I hope I'm not overbearing in this site. Yes, I'm still struggling.
If you can, I have a question about primary decomposition that still needs help, you can find it in my page.
Now I wanted to find the height of a certain ideal. In the ring $ A = K[x,y,z]/(xy,xz,z-y^2)$ I need to find the height of $I = (x,y,z)$. Here is my reasoning up to now:
the Krull theorem states that the height of a prime ideal, such as $I$, is not greater than the number of generators of $I$, so it's not greater than the least amount of polynomials that generate $I$. Since in $A$, $z=y^2$, we can consider $I$ having 2 generators, so the height of $I$ is at best two. So I'd need to find two proper prime ideals that are contained in $I = (x,y)$. I really don't know how to use the conditions $xy=0$ and $xz=0$, so I'm having second thoughts about my solution. I initially said that the height is indeed two because $(0) \subseteq (x) \subseteq I$ and I don't need to find if there are any more ideals there, but I just realized $(0)$ is not prime because the ring is not a domain since $x*y=0$, but $x,y \neq 0$. Can somebody help me? Thank you!
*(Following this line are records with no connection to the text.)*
===== src/rtl/assert_enable_ctrl_if.sv =====
// Bus bundle for assert_enable_ctrl. It carries the arm/stop control, the
// configuration, the per-channel checker results and the status outputs.
interface assert_enable_ctrl_if #(
  parameter int NUM_CHK = 4,
  parameter int CNT_W   = 8,
  parameter int HOLD_W  = 8
);
  logic               arm;
  logic               stop;
  logic [HOLD_W-1:0]  cfg_holdoff;
  logic [NUM_CHK-1:0] cfg_mask;
  logic [CNT_W-1:0]   cfg_fail_limit;
  logic [NUM_CHK-1:0] chk_valid;
  logic [NUM_CHK-1:0] chk_pass;
  logic [NUM_CHK-1:0] chk_en;
  logic [CNT_W-1:0]   pass_cnt;
  logic [CNT_W-1:0]   fail_cnt;
  logic [NUM_CHK-1:0] fail_flags;
  logic [1:0]         state;
  logic               halted;

  modport slave (
    input  arm, stop, cfg_holdoff, cfg_mask, cfg_fail_limit, chk_valid, chk_pass,
    output chk_en, pass_cnt, fail_cnt, fail_flags, state, halted
  );

  modport master (
    output arm, stop, cfg_holdoff, cfg_mask, cfg_fail_limit, chk_valid, chk_pass,
    input  chk_en, pass_cnt, fail_cnt, fail_flags, state, halted
  );
endinterface


===== src/rtl/assert_enable_ctrl.sv =====
// Sequenced enable source for a bank of checker channels: arm, hold-off, armed
// counting with saturating pass/fail totals, sticky fail flags, halt on fail limit.
module assert_enable_lane (
  input  logic valid,
  input  logic pass,
  input  logic en,
  output logic hit_p,
  output logic hit_f
);
  assign hit_p = valid &  pass & en;
  assign hit_f = valid & ~pass & en;
endmodule

module assert_enable_ctrl #(
  parameter int NUM_CHK = 4,
  parameter int CNT_W   = 8,
  parameter int HOLD_W  = 8
) (
  input  logic                 clk,
  input  logic                 rst,
  assert_enable_ctrl_if.slave  bus
);
  typedef enum logic [1:0] {IDLE = 2'd0, HOLDOFF = 2'd1, ARMED = 2'd2, HALTED = 2'd3} state_e;

  state_e             state_q, state_d;
  logic [HOLD_W-1:0]  hold_q, hold_d;
  logic [NUM_CHK-1:0] mask_q, mask_d;
  logic [CNT_W-1:0]   limit_q, limit_d;
  logic [CNT_W-1:0]   pass_q, pass_d;
  logic [CNT_W-1:0]   fail_q, fail_d;
  logic [NUM_CHK-1:0] flags_q, flags_d;

  logic [NUM_CHK-1:0] en, hit_p, hit_f;
  logic [CNT_W:0]     pcnt_p, pcnt_f, pass_sum, fail_sum;
  logic [CNT_W-1:0]   pass_sat, fail_sat;

  // Outside ARMED the enables are zero, so the hit vectors are zero as well.
  assign en = (state_q == ARMED) ? ~mask_q : '0;

  for (genvar g = 0; g < NUM_CHK; g++) begin : g_lane
    assert_enable_lane u_lane (
      .valid (bus.chk_valid[g]),
      .pass  (bus.chk_pass[g]),
      .en    (en[g]),
      .hit_p (hit_p[g]),
      .hit_f (hit_f[g])
    );
  end

  always_comb begin
    pcnt_p = '0;
    pcnt_f = '0;
    for (int i = 0; i < NUM_CHK; i++) begin
      pcnt_p = pcnt_p + {{CNT_W{1'b0}}, hit_p[i]};
      pcnt_f = pcnt_f + {{CNT_W{1'b0}}, hit_f[i]};
    end
    pass_sum = {1'b0, pass_q} + pcnt_p;
    fail_sum = {1'b0, fail_q} + pcnt_f;
    pass_sat = pass_sum[CNT_W] ? '1 : pass_sum[CNT_W-1:0];
    fail_sat = fail_sum[CNT_W] ? '1 : fail_sum[CNT_W-1:0];
  end

  always_comb begin
    state_d = state_q;
    hold_d  = hold_q;
    mask_d  = mask_q;
    limit_d = limit_q;
    pass_d  = pass_q;
    fail_d  = fail_q;
    flags_d = flags_q;
    case (state_q)
      IDLE: begin
        if (bus.arm && !bus.stop) begin
          mask_d  = bus.cfg_mask;
          limit_d = bus.cfg_fail_limit;
          hold_d  = bus.cfg_holdoff;
          pass_d  = '0;
          fail_d  = '0;
          flags_d = '0;
          state_d = (bus.cfg_holdoff != '0) ? HOLDOFF : ARMED;
        end
      end
      HOLDOFF: begin
        if (bus.stop) begin
          state_d = IDLE;
        end else if (hold_q <= HOLD_W'(1)) begin
          hold_d  = '0;
          state_d = ARMED;
        end else begin
          hold_d = hold_q - HOLD_W'(1);
        end
      end
      ARMED: begin
        pass_d  = pass_sat;
        fail_d  = fail_sat;
        flags_d = flags_q | hit_f;
        // The saturated total still compares, so an all-ones limit stays reachable.
        if (bus.stop)
          state_d = IDLE;
        else if (limit_q != '0 && fail_sat >= limit_q)
          state_d = HALTED;
      end
      HALTED: begin
        if (bus.stop) state_d = IDLE;
      end
      default: state_d = IDLE;
    endcase
  end

  always_ff @(posedge clk or posedge rst) begin
    if (rst) begin
      state_q <= IDLE;
      hold_q  <= '0;
      mask_q  <= '0;
      limit_q <= '0;
      pass_q  <= '0;
      fail_q  <= '0;
      flags_q <= '0;
    end else begin
      state_q <= state_d;
      hold_q  <= hold_d;
      mask_q  <= mask_d;
      limit_q <= limit_d;
      pass_q  <= pass_d;
      fail_q  <= fail_d;
      flags_q <= flags_d;
    end
  end

  assign bus.chk_en     = en;
  assign bus.pass_cnt   = pass_q;
  assign bus.fail_cnt   = fail_q;
  assign bus.fail_flags = flags_q;
  assign bus.state      = state_q;
  assign bus.halted     = (state_q == HALTED);
endmodule


===== src/flat_wrapper.sv =====
// flat-port wrapper written by rule: the top's interface ports become plain ports
module assert_enable_ctrl_flat 
#(
  parameter int NUM_CHK = 4,
  parameter int CNT_W   = 8,
  parameter int HOLD_W  = 8
)
  (clk, rst, bus_arm, bus_stop, bus_cfg_holdoff, bus_cfg_mask, bus_cfg_fail_limit, bus_chk_valid, bus_chk_pass, bus_chk_en, bus_pass_cnt, bus_fail_cnt, bus_fail_flags, bus_state, bus_halted);
  assert_enable_ctrl_if #(.NUM_CHK(NUM_CHK), .CNT_W(CNT_W), .HOLD_W(HOLD_W)) bus_i ();
  input  logic clk;
  input  logic rst;
  input wire logic [$bits(bus_i.arm)-1:0] bus_arm;
  input wire logic [$bits(bus_i.stop)-1:0] bus_stop;
  input wire logic [$bits(bus_i.cfg_holdoff)-1:0] bus_cfg_holdoff;
  input wire logic [$bits(bus_i.cfg_mask)-1:0] bus_cfg_mask;
  input wire logic [$bits(bus_i.cfg_fail_limit)-1:0] bus_cfg_fail_limit;
  input wire logic [$bits(bus_i.chk_valid)-1:0] bus_chk_valid;
  input wire logic [$bits(bus_i.chk_pass)-1:0] bus_chk_pass;
  output wire logic [$bits(bus_i.chk_en)-1:0] bus_chk_en;
  output wire logic [$bits(bus_i.pass_cnt)-1:0] bus_pass_cnt;
  output wire logic [$bits(bus_i.fail_cnt)-1:0] bus_fail_cnt;
  output wire logic [$bits(bus_i.fail_flags)-1:0] bus_fail_flags;
  output wire logic [$bits(bus_i.state)-1:0] bus_state;
  output wire logic [$bits(bus_i.halted)-1:0] bus_halted;
  assign bus_i.arm = bus_arm;
  assign bus_i.stop = bus_stop;
  assign bus_i.cfg_holdoff = bus_cfg_holdoff;
  assign bus_i.cfg_mask = bus_cfg_mask;
  assign bus_i.cfg_fail_limit = bus_cfg_fail_limit;
  assign bus_i.chk_valid = bus_chk_valid;
  assign bus_i.chk_pass = bus_chk_pass;
  assign bus_chk_en = bus_i.chk_en;
  assign bus_pass_cnt = bus_i.pass_cnt;
  assign bus_fail_cnt = bus_i.fail_cnt;
  assign bus_fail_flags = bus_i.fail_flags;
  assign bus_state = bus_i.state;
  assign bus_halted = bus_i.halted;
  assert_enable_ctrl #(.NUM_CHK(NUM_CHK), .CNT_W(CNT_W), .HOLD_W(HOLD_W)) u_core (.clk(clk), .rst(rst), .bus(bus_i));
endmodule

===== config.mk =====
export PLATFORM = sky130hd
export DESIGN_NAME = assert_enable_ctrl_flat
export DESIGN_NICKNAME = d
export VERILOG_FILES = /design/src/rtl/assert_enable_ctrl_if.sv /design/src/rtl/assert_enable_ctrl.sv /design/src/flat_wrapper.sv
export SDC_FILE = /design/constraint.sdc
export NUM_CORES = 1
export LEC_CHECK = 0
export BUFFER_PORTS_ARGS = -buffer_cell sky130_fd_sc_hd__buf_2
export CORE_UTILIZATION = 50
export DETAILED_ROUTE_END_ITERATION = 12
export PLACE_DENSITY = 0.75
export SETUP_SLACK_MARGIN = 0.5
export SYNTH_ARGS = -nofsm -noshare
export SYNTH_HDL_FRONTEND = slang
export SYNTH_SLANG_ARGS = --single-unit
export TNS_END_PERCENT = 50

===== constraint.sdc =====
create_clock -name clk -period 6.8 [get_ports clk]
set_input_delay 0.68 -clock clk [delete_from_list [all_inputs] [get_ports clk]]
set_output_delay 0.68 -clock clk [all_outputs]
set_load 0.03 [all_outputs]

# ---- Word-level counts from Yosys, hierarchy flattened
# Cells that the tools add are included.
dict set report classes {
  magnitude_cmp 2
  eq_ne 8
  n_addsub 9
  n_reduce_logical 12
  n_mux 20
  bitwise_logic 22
}
# op count
set op_table {}
lappend op_table {{8-bit 2-to-1 mux} 6}
lappend op_table {{8-bit one-hot mux with 2 select lines} 3}
lappend op_table {{9-bit by 1-bit adder with 9-bit output} 4}
lappend op_table {{8-bit by 9-bit adder with 9-bit output} 2}
lappend op_table {{1-bit AND} 16}
lappend op_table {{8-bit nonzero test} 2}
lappend op_table {{2-bit 2-to-1 mux} 7}
lappend op_table {{8-bit >= comparator} 1}
lappend op_table {{8-bit by 1-bit <= comparator with 1-bit output, second input constant} 1}
lappend op_table {{4-bit 2-to-1 mux} 2}
lappend op_table {{2-bit one-hot mux with 4 select lines} 1}
lappend op_table {{4-bit one-hot mux with 2 select lines} 1}
lappend op_table {{8-bit by 1-bit subtractor with 8-bit output, second input constant} 1}
lappend op_table {{1-bit by 1-bit adder with 2-bit output} 2}
lappend op_table {{2-bit == test, second input constant} 2}
lappend op_table {{2-bit inequality test, second input constant} 2}
lappend op_table {{1-bit NOT} 4}
lappend op_table {{4-bit NOT} 1}
lappend op_table {{4-bit bitwise OR} 1}
lappend op_table {{2-bit AND reduction} 2}
lappend op_table {{4-bit AND reduction} 1}
lappend op_table {{2-bit nonzero test} 2}
lappend op_table {{3-bit by 2-bit inequality test with 1-bit output, second input constant} 1}
lappend op_table {{3-bit inequality test, second input constant} 1}
lappend op_table {{other kinds (6)} 7}
dict set report word_totals {
  output_inout_bits 27
  ff_bits 42
  in_bits 32
  wordCells 80
}

# ---- Longest topological paths before layout
# Gate-level depths: netlist of the first run.
dict set report logic_depth {
  depth_word 13
  depth_mapped 19
  mapped_depth_nobuf 16
}

# ---- Cells and area by module
# Synthesis of the first run repeated with hierarchy kept, for this count alone.
dict set report hier_totals {
  hier_cells 290
  hier_area_um2 2593.7
}
# module seq_area_each_um2 area_each_um2 cells_each instances
set modules_own_cells {}
lappend modules_own_cells {assert_enable_ctrl 1051.0 2528.7 282 1}
lappend modules_own_cells {assert_enable_lane 0.0 16.3 2 4}

# ---- Worst setup path after synthesis of the first run
# OpenSTA, ideal clock, no wires.
dict set report synth_timing {
  path_type {register to register}
  from {register u_core.state_q[1] (netlist: u_core.bus.state[1])}
  to {register u_core.state_q[0] (netlist: u_core.bus.state[0])}
  t_required_ns 6.669
  stages_incl_launch_ff 20
  arrival_time_ns 4.371
  setup_ns 0.131
  path_buffers 3
  synth_period_minus_slack_ns 4.502
  path_slack_ns 2.298
  cell_sequence {dfrtp_1 > clkbuf_1 > nand2b_1 > clkbuf_1 > nor4b_1 > ha_1 > inv_1 > fa_1 > inv_1 > ha_1 > fa_1 > a21oi_1 > or4_1 > clkbuf_1 > nor2b_1 > ha_1 > nand2b_1 > a2111o_1 > o2111ai_1 > a211oi_1}
}
dict set report synth_between {
  elab_chain_cells 12
  word_cells_on_any_way 22
  cone_classes {4 x add/sub; 1 x order compare; 7 x eq/ne; 3 x mux; 4 x bitwise; 3 x reduce/logical}
}
# item line_no
set synth_lines {}
lappend synth_lines {{start, declared} assert_enable_ctrl.sv:25} ;# state_e state_q, state_d;
lappend synth_lines {{start signal, assigned} assert_enable_ctrl.sv:120} ;# state_q <= state_d;
lappend synth_lines {{2-bit == test} {assert_enable_ctrl.sv:38, assert_enable_ctrl.sv:71}}
lappend synth_lines {{4-bit 2-to-1 mux} assert_enable_ctrl.sv:38} ;# assign en = (state_q == ARMED) ? ~mask_q : '0;
lappend synth_lines {{1-bit AND} assert_enable_ctrl.sv:11} ;# assign hit_f = valid & ~pass & en;
lappend synth_lines {{1-bit by 1-bit adder with 2-bit output} assert_enable_ctrl.sv:55} ;# pcnt_f = pcnt_f + {{CNT_W{1'b0}}, hit_f[i]};
lappend synth_lines {{9-bit by 1-bit adder with 9-bit output (2 in series)} assert_enable_ctrl.sv:55}
lappend synth_lines {{8-bit by 9-bit adder with 9-bit output} assert_enable_ctrl.sv:58} ;# fail_sum = {1'b0, fail_q} + pcnt_f;
lappend synth_lines {{8-bit 2-to-1 mux} assert_enable_ctrl.sv:60} ;# fail_sat = fail_sum[CNT_W] ? '1 : fail_sum[CNT_W-1:0];
lappend synth_lines {{8-bit >= comparator} assert_enable_ctrl.sv:100} ;# else if (limit_q != '0 && fail_sat >= limit_q)
lappend synth_lines {{1-bit logical AND} assert_enable_ctrl.sv:100}
lappend synth_lines {{3-bit inequality test (no line)} --}
lappend synth_lines {{4-bit AND reduction (no line)} --}
# Parallel ways exist; a longest one is shown, timed or not.
# A chain may end at the register's enable or synchronous reset.

# ---- Worst setup path in the final report of the first run
dict set report layout_timing {
  from {register u_core.state_q[0] (netlist: u_core.bus.state[0])}
  to {register u_core.state_q[0] (netlist: u_core.bus.state[0])}
}
# Same word-level chain as after synthesis.

==> impl_metrics.csv, run 1 <==
group,metric,value,unit
status,status,"completed",
detailed_routing,via_count,2435,
global_routing,grt_pass1_vias,2252,
global_routing,grt-ovfl-total,0,
power_and_ir_drop,p_per_area,202,mW/mm^2
sta,skew,0.00799,ns
clock_tree,postCtsHoldBufs,0,
global_routing,antenna_found_initial,0,
global_routing,use_met3,4.31,%
layout,layout-drive-gt1-share,20.3,%
yosys,yosys_most_used_dff,"dfrtp_1",
worst_setup_path,slowest_delay,0.55,ns
layout,num-fill-cells,487,
sta,period_share,70.4,%
yosys,yosysSeqAreaShare,38.2,%
sta,drv_slew,0,
worst_setup_path,crit_buf_inv,2,
yosys,netlist_instances,309,
worst_setup_path,critPathMaxFanout,18,
yosys,yosysTopAreaCell,"dfrtp_1",
worst_setup_path,slowest_stage,"nor4b_1",
floorplanning,initial_core_util,52.9,%
yosys,avgSynthCellArea,8.90,sq um
worst_setup_path,crit_top_cell,"ha_1",
detailed_routing,drt_first_pass_iters,5,
yosys,yosys_warnings,0,
clock_tree,post_cts_buffers,0,
floorplanning,die_h,76.2,microns
layout,area_growth,13.8,%
power_and_ir_drop,peakVddDrop,0.119,mV
clock_tree,numCtsBuffers,5,
yosys,ys_ff_latch,42,
detailed_routing,avgViaCountPerCell,5.68,
yosys,synth_top_area_share,38.2,%
worst_setup_path,crit_type,"reg2reg",
floorplanning,core-area,0.00520,sq mm
hold_path,hold_path.class,"reg2reg",
sta,rsz0062_at_grt,"false",
detailed_routing,drc,0,
global_routing,grt_use_total,22.8,%
worst_setup_path,r2r_start,"u_core.bus.state[0]",
place,gp_congestion,0.860,
sta,max_slew_margin,21.9,%
clock_tree,cts_tree,"built",
worst_setup_path,cp-startpoint,"u_core.bus.state[0]",
worst_setup_path,reg2reg_to,"u_core.bus.state[0]",
detailed_routing,wl_per_cell,14.4,microns
detailed_routing,routed_wl,6180,microns
yosys,synth_cell_types,52,
worst_setup_path,cp-end-kind,"flop",
sta,tns,0,ns
worst_setup_path,r2r_slack,2.01,ns
yosys,synth_edf_count,0,
layout,nets,415,
place,post-dp-hpwl,4500,microns
clock_tree,clk_latency,0.30,ns
worst_setup_path,reg2regPathDepth,16,
worst_setup_path,cp_cell_sequence,"nand2b_1 > nor4b_1 > ha_1 > inv_1 > fa_1 > inv_1 > ha_1 > fa_1 > a21oi_1 > or4_1 > nor2b_1 > ha_1 > nand2b_1 > a2111o_1 > o2111ai_1 > a211oi_1",
layout,mostFrequentLayoutCells,"buf_2 (58), nand2_1 (42), dfrtp_1 (42), inv_1 (27), o21ai_0 (22)",
global_routing,grt_max_degree,43,
global_routing,grt_util_met2,34.1,%
detailed_routing,drt_iter0_markers,143,
worst_setup_path,cp-start-kind,"flop",
global_routing,busiest_layer,"met2",
worst_setup_path,worst-path-stages,16,
floorplanning,ios,59,
global_routing,use_met1,32.9,%
floorplanning,die_w,76.2,microns
flow_run,cap_violations,0,
sta,finalHoldViolations,0,
yosys,netlist_area,0.00275,sq mm
yosys,syn_nets,365,
sta,fmax,209,MHz
floorplanning,rows,26,
sta,tightest_slew,1.17,ns
sta,finalCriticalPeriod,4.79,ns
layout,n_antenna_cell,0,
global_routing,grt_first_pass_wirelength,10600,microns
yosys,yosys-top-cells-area,"dfrtp_1 (38%), ha_1 (9.1%), nand2_1 (5.7%)",
clock_tree,cts-root-buf,"clkbuf_8",
clock_tree,htreeDepth,2,
clock_tree,cts.repair.resized,0,
clock_tree,clockBufferDepth,2,
clock_tree,cts_sinks,42,
power_and_ir_drop,p_leak,1.66,nW
floorplanning,die-area,0.00580,sq mm
worst_setup_path,worst_ep_arrival_time,4.97,ns
worst_setup_path,worstSetupEndpoint,"u_core.bus.state[0]",
detailed_routing,antenna_left,0,
layout,mostFrequentLayoutCell,"buf_2",
sta,hold_ws,0.476,ns
worst_setup_path,cp.required,6.98,ns
clock_tree,cts.clk_slew.worst_paths,0.08,ns
power_and_ir_drop,total_power,0.631,mW
yosys,synthArstFlopShare,100,%
sta,setup_viol,0,
worst_setup_path,path_delay_family,"simple AND/OR/NAND/NOR gates",
place,numPortBuffers,58,
## through the flow
stage / cell area, sq um / setup WS (ns) / util (%) / cells
6_report: 3130 / 2.01 / 60.1 / 429
2_1_floorplan: 2750 / 2.30 / - / 309
5_1_grt: 3130 / 1.59 / 60.1 / 429
3_3_place_gp: 3050 / 2.21 / 58.6 / 422
4_1_cts: 3130 / 2.02 / 60.1 / 429
3_5_place_dp: 3050 / 2.05 / 58.6 / 422
## state kept, by name (all words and copies together), names as in the netlist
| signal | flops |
|---|---|
| u_core.mask_q | 4 |
| u_core.limit_q | 8 |
| u_core.hold_q | 8 |
| u_core.bus.fail_cnt | 8 |
| u_core.bus.state | 2 |
| u_core.bus.fail_flags | 4 |
| u_core.bus.pass_cnt | 8 |
## cells in the mapped netlist (6+ instances only)
cell	n
a21o_1	7
clkbuf_1	7
inv_1	27
nor4_1	7
dfrtp_1	42
and3_1	6
ha_1	20
nor2_1	19
o21ai_0	22
buf_4	6
nand2_1	42
nand3_1	6
a21oi_1	13
nand2b_1	6
## kinds of logic (layout without fill, tap and decap cells)
family | after synthesis | count (layout) | synth area share (%)
mux | 4 | 4 | 1.50
buf+inv | 43 | 93 | 6.78
fa+ha+maj | 24 | 24 | 12.0
simple gates | 111 | 111 | 20.1
flops | 42 | 42 | 38.2
compound gates | 83 | 83 | 20.7
xor+xnor | 2 | 2 | 0.637
## layout make-up
type                       instances  area (sq um)  share of cell area (%)
clock inverter                     2          10.0                   0.320
multi-input combinational        224          1510                    48.4
timing repair buffer              59           298                    9.51
tap                               70          87.6                    2.80
clock buffer                       5          68.8                    2.20
sequential                        42          1050                    33.6
inverter                          27           101                    3.24
## layer usage
layer / routed length (microns) / up-vias
met3: 355 / 4
li1: - / 1199
met1: 3060 / 1156
met4: 66 / 0
met5: 0 / -
met2: 2700 / 76
## how the worst min path moves through the flow
stage	cells past startpoint	endpoint	startpoint
floorplan	2	u_core.mask_q[3]	u_core.mask_q[3]
global placement	1	u_core.bus.fail_flags[2]	u_core.bus.fail_flags[2]
detailed placement	1	u_core.bus.fail_flags[2]	u_core.bus.fail_flags[2]
CTS	1	u_core.bus.fail_flags[2]	u_core.bus.fail_flags[2]
global route	1	u_core.bus.fail_flags[1]	u_core.bus.fail_flags[1]
finish	1	u_core.bus.fail_flags[2]	u_core.bus.fail_flags[2]
## power breakdown
part	leakage, nW	total [mW]	internal [mW]	switching (mW)
Combinational	1.06	0.163	0.0659	0.0969
Sequential	0.553	0.315	0.284	0.0308
Clock	0.0438	0.154	0.0690	0.0846
(Power assumes the default switching activity.)
==> inputs of run 2 (changes only) <==
--- a/config.mk
+++ b/config.mk
@@ -8,7 +8,7 @@
 export BUFFER_PORTS_ARGS = -buffer_cell sky130_fd_sc_hd__buf_2
 export CORE_UTILIZATION = 50
 export DETAILED_ROUTE_END_ITERATION = 12
-export PLACE_DENSITY = 0.75
+export PLACE_DENSITY = 0.78
 export SETUP_SLACK_MARGIN = 0.5
 export SYNTH_ARGS = -nofsm -noshare
 export SYNTH_HDL_FRONTEND = slang
==> constraint.sdc (replaced) <==
create_clock -name clk -period 4.3 [get_ports clk]
set_input_delay 0.43 -clock clk [delete_from_list [all_inputs] [get_ports clk]]
set_output_delay 0.43 -clock clk [all_outputs]
set_load 0.03 [all_outputs]
==> run 2 against run 1 <==
Routed wire length is 7.0% higher. Worst hold slack worse by 0.23 ns. Final area up 5.9%. Largest cell class unchanged. Sequential power rose by 59%. Combinational power is 64% higher. Critical endpoint unchanged. Maximum frequency up 26%. Final cell count rose by 1.9%. Global-route usage is 1.5 points higher. Largest power group unchanged. Clock skew grew 0.0034 ns. Via count rose by 3.4%. Critical path depth stayed put.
Let $P$ be a minimal prime over $J=(xy,xz,z-y^2)$. Clearly $z-y^2\in P$. Since $xy\in P$, either $x\in P$ or $y\in P$. Suppose $x\in P$. Then we see that $J\subseteq (x,z-y^2)\subseteq P$, and since $(x,z-y^2)$ is a prime ideal, we conclude $P=(x,z-y^2)$.
Next, suppose $x\notin P$. Then $y,z\in P$ and a similar argument as above yields $P=(y,z)$. So the minimal primes of $J$ are $(x,z-y^2)$ and $(y,z)$.
Now a maximal chain of prime ideals in $A$ descending from $(x,y,z)$ must end at one of the minimal prime ideals, but both minimal primes have height two, and $(x,y,z)$ has height three in $k[x,y,z]$, so the height of $(x,y,z)$ in $A$ must be one.